Try it: Return the data in full, exactly as it was written.

Data for review:
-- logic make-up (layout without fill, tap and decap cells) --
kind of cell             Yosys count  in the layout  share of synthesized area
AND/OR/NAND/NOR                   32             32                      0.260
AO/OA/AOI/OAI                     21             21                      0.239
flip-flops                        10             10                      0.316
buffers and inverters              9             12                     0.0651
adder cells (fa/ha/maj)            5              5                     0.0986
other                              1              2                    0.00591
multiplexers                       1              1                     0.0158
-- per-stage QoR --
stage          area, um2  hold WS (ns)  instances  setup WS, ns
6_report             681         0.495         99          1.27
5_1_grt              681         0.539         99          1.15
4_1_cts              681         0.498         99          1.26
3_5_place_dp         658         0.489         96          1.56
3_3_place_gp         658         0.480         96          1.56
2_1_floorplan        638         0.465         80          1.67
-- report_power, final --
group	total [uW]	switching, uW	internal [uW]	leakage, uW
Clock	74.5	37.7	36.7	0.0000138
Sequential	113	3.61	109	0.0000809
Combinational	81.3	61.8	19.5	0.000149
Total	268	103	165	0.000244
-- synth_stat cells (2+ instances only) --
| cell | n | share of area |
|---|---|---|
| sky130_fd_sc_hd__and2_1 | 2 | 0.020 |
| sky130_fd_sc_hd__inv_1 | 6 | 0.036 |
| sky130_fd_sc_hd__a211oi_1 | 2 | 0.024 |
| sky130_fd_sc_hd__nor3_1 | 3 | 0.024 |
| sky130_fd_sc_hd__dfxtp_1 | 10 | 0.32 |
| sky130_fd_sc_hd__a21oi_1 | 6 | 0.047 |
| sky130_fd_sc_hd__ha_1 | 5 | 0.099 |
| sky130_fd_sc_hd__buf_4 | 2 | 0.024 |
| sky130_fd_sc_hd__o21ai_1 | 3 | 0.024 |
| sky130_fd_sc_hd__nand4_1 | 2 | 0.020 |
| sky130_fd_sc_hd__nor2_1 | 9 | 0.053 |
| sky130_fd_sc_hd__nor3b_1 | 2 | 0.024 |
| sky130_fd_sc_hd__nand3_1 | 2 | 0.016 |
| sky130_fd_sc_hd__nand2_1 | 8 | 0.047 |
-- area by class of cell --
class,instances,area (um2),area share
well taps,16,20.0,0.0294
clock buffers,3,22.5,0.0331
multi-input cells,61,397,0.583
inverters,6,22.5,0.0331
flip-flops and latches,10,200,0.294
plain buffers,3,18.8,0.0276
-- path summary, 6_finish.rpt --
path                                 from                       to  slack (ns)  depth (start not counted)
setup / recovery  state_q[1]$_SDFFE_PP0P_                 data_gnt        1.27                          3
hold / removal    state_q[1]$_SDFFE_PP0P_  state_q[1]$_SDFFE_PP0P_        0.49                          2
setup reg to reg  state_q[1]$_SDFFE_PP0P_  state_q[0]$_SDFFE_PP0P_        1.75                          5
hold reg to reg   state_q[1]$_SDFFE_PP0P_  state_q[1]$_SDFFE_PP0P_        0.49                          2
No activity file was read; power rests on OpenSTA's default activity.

Output of the exercise:
-- logic make-up (layout without fill, tap and decap cells) --
kind of cell             Yosys count  in the layout  share of synthesized area
AND/OR/NAND/NOR                   32             32                      0.260
AO/OA/AOI/OAI                     21             21                      0.239
flip-flops                        10             10                      0.316
buffers and inverters              9             12                     0.0651
adder cells (fa/ha/maj)            5              5                     0.0986
other                              1              2                    0.00591
multiplexers                       1              1                     0.0158
-- per-stage QoR --
stage          area, um2  hold WS (ns)  instances  setup WS, ns
6_report             681         0.495         99          1.27
5_1_grt              681         0.539         99          1.15
4_1_cts              681         0.498         99          1.26
3_5_place_dp         658         0.489         96          1.56
3_3_place_gp         658         0.480         96          1.56
2_1_floorplan        638         0.465         80          1.67
-- report_power, final --
group	total [uW]	switching, uW	internal [uW]	leakage, uW
Clock	74.5	37.7	36.7	0.0000138
Sequential	113	3.61	109	0.0000809
Combinational	81.3	61.8	19.5	0.000149
Total	268	103	165	0.000244
-- synth_stat cells (2+ instances only) --
| cell | n | share of area |
|---|---|---|
| sky130_fd_sc_hd__and2_1 | 2 | 0.020 |
| sky130_fd_sc_hd__inv_1 | 6 | 0.036 |
| sky130_fd_sc_hd__a211oi_1 | 2 | 0.024 |
| sky130_fd_sc_hd__nor3_1 | 3 | 0.024 |
| sky130_fd_sc_hd__dfxtp_1 | 10 | 0.32 |
| sky130_fd_sc_hd__a21oi_1 | 6 | 0.047 |
| sky130_fd_sc_hd__ha_1 | 5 | 0.099 |
| sky130_fd_sc_hd__buf_4 | 2 | 0.024 |
| sky130_fd_sc_hd__o21ai_1 | 3 | 0.024 |
| sky130_fd_sc_hd__nand4_1 | 2 | 0.020 |
| sky130_fd_sc_hd__nor2_1 | 9 | 0.053 |
| sky130_fd_sc_hd__nor3b_1 | 2 | 0.024 |
| sky130_fd_sc_hd__nand3_1 | 2 | 0.016 |
| sky130_fd_sc_hd__nand2_1 | 8 | 0.047 |
-- area by class of cell --
class,instances,area (um2),area share
well taps,16,20.0,0.0294
clock buffers,3,22.5,0.0331
multi-input cells,61,397,0.583
inverters,6,22.5,0.0331
flip-flops and latches,10,200,0.294
plain buffers,3,18.8,0.0276
-- path summary, 6_finish.rpt --
path                                 from                       to  slack (ns)  depth (start not counted)
setup / recovery  state_q[1]$_SDFFE_PP0P_                 data_gnt        1.27                          3
hold / removal    state_q[1]$_SDFFE_PP0P_  state_q[1]$_SDFFE_PP0P_        0.49                          2
setup reg to reg  state_q[1]$_SDFFE_PP0P_  state_q[0]$_SDFFE_PP0P_        1.75                          5
hold reg to reg   state_q[1]$_SDFFE_PP0P_  state_q[1]$_SDFFE_PP0P_        0.49                          2
No activity file was read; power rests on OpenSTA's default activity.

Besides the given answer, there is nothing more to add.